[src/design/bspm_pkg.sv]
// Shared types and constants for the batch slot pool manager.
// Used by bspm_slot_pool, bspm_counters and batch_slot_pool_manager.
`timescale 1ns / 1ps

package bspm_pkg;

    localparam int SLOT_COUNT = 8;
    // index width into the per-slot arrays (at least one bit)
    localparam int SLOT_IW    = (SLOT_COUNT > 1) ? $clog2(SLOT_COUNT) : 1;
    localparam int FILL_W     = $clog2(SLOT_COUNT + 1);
    localparam int SLOT_ID_W  = 6;
    localparam int CNT_W      = 32;
    localparam int CFG_IDX_W  = 2;

    typedef enum logic [1:0] {
        KIND_ACQUIRE = 2'd0,
        KIND_PUBLISH = 2'd1,
        KIND_RELEASE = 2'd2,
        KIND_STATS   = 2'd3
    } kind_t;

    typedef enum logic [2:0] {
        ST_OK       = 3'd0,
        ST_EMPTY    = 3'd1,
        ST_RANGE    = 3'd2,
        ST_BAD      = 3'd3,
        ST_SENDFAIL = 3'd4
    } status_t;

    typedef enum logic [CFG_IDX_W-1:0] {
        CFG_MAGIC   = 2'd0,
        CFG_VERSION = 2'd1,
        CFG_TYPE    = 2'd2
    } cfg_idx_t;

    typedef struct packed {
        kind_t       kind;
        logic        may_wait;
        logic [7:0]  slot;
        logic [31:0] seq_no;
        logic        send_ok;
        logic [7:0]  busy_retries;
        logic        length_ok;
        logic [31:0] msg_magic;
        logic [7:0]  msg_version;
        logic [7:0]  msg_type;
    } req_t;

    typedef struct packed {
        logic [31:0] magic;
        logic [7:0]  version;
        logic [7:0]  type_code;
    } cfg_t;

    // counter update requests from the slot pool
    typedef struct packed {
        logic       sent_inc;
        logic [7:0] busy_add;
        logic       failed_inc;
        logic       released_inc;
        logic       bad_inc;
        logic       wait_inc;
    } evt_t;

    typedef struct packed {
        logic [CNT_W-1:0] sent;
        logic [CNT_W-1:0] busy;
        logic [CNT_W-1:0] failed;
        logic [CNT_W-1:0] released;
        logic [CNT_W-1:0] bad;
        logic [CNT_W-1:0] waits;
    } cnt_t;

endpackage

[src/design/bspm_slot_pool.sv]
// Free-slot FIFO, per-slot in-flight flags and sequence numbers.
// Decides status and counter events for one transaction. Depends on bspm_pkg.
`timescale 1ns / 1ps

module bspm_slot_pool (
    input  logic                            clk,
    input  logic                            rst_n,
    input  logic                            en,
    input  bspm_pkg::req_t                  req,
    input  bspm_pkg::cfg_t                  cfg,
    output bspm_pkg::status_t               status,
    output logic [bspm_pkg::SLOT_ID_W-1:0]  granted,
    output bspm_pkg::evt_t                  evt
);

    localparam int TAIL_W = bspm_pkg::SLOT_IW + 1;
    localparam logic [TAIL_W-1:0] N_T = TAIL_W'(bspm_pkg::SLOT_COUNT);

    logic [bspm_pkg::SLOT_ID_W-1:0] fifo_reg [bspm_pkg::SLOT_COUNT];
    logic [bspm_pkg::SLOT_IW-1:0]   head_reg, head_next;
    logic [bspm_pkg::FILL_W-1:0]    fill_reg, fill_next;
    logic                           in_flight_reg [bspm_pkg::SLOT_COUNT];
    logic [31:0]                    seq_reg [bspm_pkg::SLOT_COUNT];

    logic [bspm_pkg::SLOT_IW-1:0] slot_idx;
    logic [bspm_pkg::SLOT_IW-1:0] tail;
    logic [TAIL_W-1:0]            tail_sum;
    logic                         slot_ok, fifo_full, rel_good;
    logic                         pop, push, seq_we, flight_set, flight_clr;

    assign slot_idx  = req.slot[bspm_pkg::SLOT_IW-1:0];
    assign slot_ok   = req.slot < 8'(bspm_pkg::SLOT_COUNT);
    assign fifo_full = fill_reg == bspm_pkg::FILL_W'(bspm_pkg::SLOT_COUNT);
    assign tail_sum  = TAIL_W'(head_reg) + TAIL_W'(fill_reg);
    assign tail      = (tail_sum >= N_T) ? bspm_pkg::SLOT_IW'(tail_sum - N_T)
                                         : bspm_pkg::SLOT_IW'(tail_sum);

    assign rel_good = req.length_ok
                   && (req.msg_magic == cfg.magic)
                   && (req.msg_version == cfg.version)
                   && (req.msg_type == cfg.type_code)
                   && slot_ok
                   && in_flight_reg[slot_idx]
                   && (seq_reg[slot_idx] == req.seq_no);

    always_comb
    begin
        status     = bspm_pkg::ST_OK;
        granted    = '0;
        evt        = '0;
        pop        = 1'b0;
        push       = 1'b0;
        seq_we     = 1'b0;
        flight_set = 1'b0;
        flight_clr = 1'b0;
        case (req.kind)
            bspm_pkg::KIND_ACQUIRE:
            begin
                if (fill_reg != '0)
                begin
                    pop     = 1'b1;
                    granted = fifo_reg[head_reg];
                end
                else
                begin
                    status       = bspm_pkg::ST_EMPTY;
                    evt.wait_inc = req.may_wait;
                end
            end
            bspm_pkg::KIND_PUBLISH:
            begin
                if (!slot_ok)
                begin
                    status = bspm_pkg::ST_RANGE;
                end
                else
                begin
                    seq_we       = 1'b1;
                    evt.busy_add = req.busy_retries;
                    if (req.send_ok)
                    begin
                        flight_set   = 1'b1;
                        evt.sent_inc = 1'b1;
                    end
                    else
                    begin
                        // failed send goes back to the pool; dropped if full
                        flight_clr     = 1'b1;
                        push           = !fifo_full;
                        evt.failed_inc = 1'b1;
                        status         = bspm_pkg::ST_SENDFAIL;
                    end
                end
            end
            bspm_pkg::KIND_RELEASE:
            begin
                if (!rel_good)
                begin
                    evt.bad_inc = 1'b1;
                    status      = bspm_pkg::ST_BAD;
                end
                else
                begin
                    flight_clr = 1'b1;
                    if (!fifo_full)
                    begin
                        push             = 1'b1;
                        evt.released_inc = 1'b1;
                    end
                    else
                    begin
                        evt.bad_inc = 1'b1;
                        status      = bspm_pkg::ST_BAD;
                    end
                end
            end
            default:
            begin
            end
        endcase
    end

    always_comb
    begin
        head_next = head_reg;
        fill_next = fill_reg;
        if (en && pop)
        begin
            head_next = (head_reg == bspm_pkg::SLOT_IW'(bspm_pkg::SLOT_COUNT - 1))
                      ? '0 : head_reg + 1'b1;
            fill_next = fill_reg - 1'b1;
        end
        else if (en && push)
        begin
            fill_next = fill_reg + 1'b1;
        end
    end

    always_ff @(posedge clk or negedge rst_n)
    begin
        if (!rst_n)
        begin
            head_reg <= '0;
            fill_reg <= bspm_pkg::FILL_W'(bspm_pkg::SLOT_COUNT);
            for (int i = 0; i < bspm_pkg::SLOT_COUNT; i++)
            begin
                fifo_reg[i]      <= bspm_pkg::SLOT_ID_W'(i);
                in_flight_reg[i] <= 1'b0;
                seq_reg[i]       <= '0;
            end
        end
        else
        begin
            head_reg <= head_next;
            fill_reg <= fill_next;
            if (en && push)
            begin
                fifo_reg[tail] <= req.slot[bspm_pkg::SLOT_ID_W-1:0];
            end
            if (en && seq_we)
            begin
                seq_reg[slot_idx] <= req.seq_no;
            end
            if (en && flight_set)
            begin
                in_flight_reg[slot_idx] <= 1'b1;
            end
            else if (en && flight_clr)
            begin
                in_flight_reg[slot_idx] <= 1'b0;
            end
        end
    end

    a_fill_bound: assert property (@(posedge clk) disable iff (!rst_n)
        fill_reg <= bspm_pkg::FILL_W'(bspm_pkg::SLOT_COUNT))
        else $error("free fill above slot count");

    a_pop_fill: assert property (@(posedge clk) disable iff (!rst_n)
        en && pop |=> fill_reg == $past(fill_reg) - 1'b1)
        else $error("pop did not drop the fill");

    a_idle_hold: assert property (@(posedge clk) disable iff (!rst_n)
        !(en && (pop || push)) |=> $stable(fill_reg) && $stable(head_reg))
        else $error("FIFO pointers moved without a pop or push");

    a_flight_set: assert property (@(posedge clk) disable iff (!rst_n)
        en && flight_set |=> in_flight_reg[$past(slot_idx)])
        else $error("successful publish did not mark the slot in flight");

endmodule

:::::

Activity
Please copy every line in the entries where "else" appears.

Task solution
                else
                else
                    else
                else
                    else
        else if (en && push)
        else
            else if (en && flight_clr)
        else $error("free fill above slot count");
        else $error("pop did not drop the fill");
        else $error("FIFO pointers moved without a pop or push");
        else $error("successful publish did not mark the slot in flight");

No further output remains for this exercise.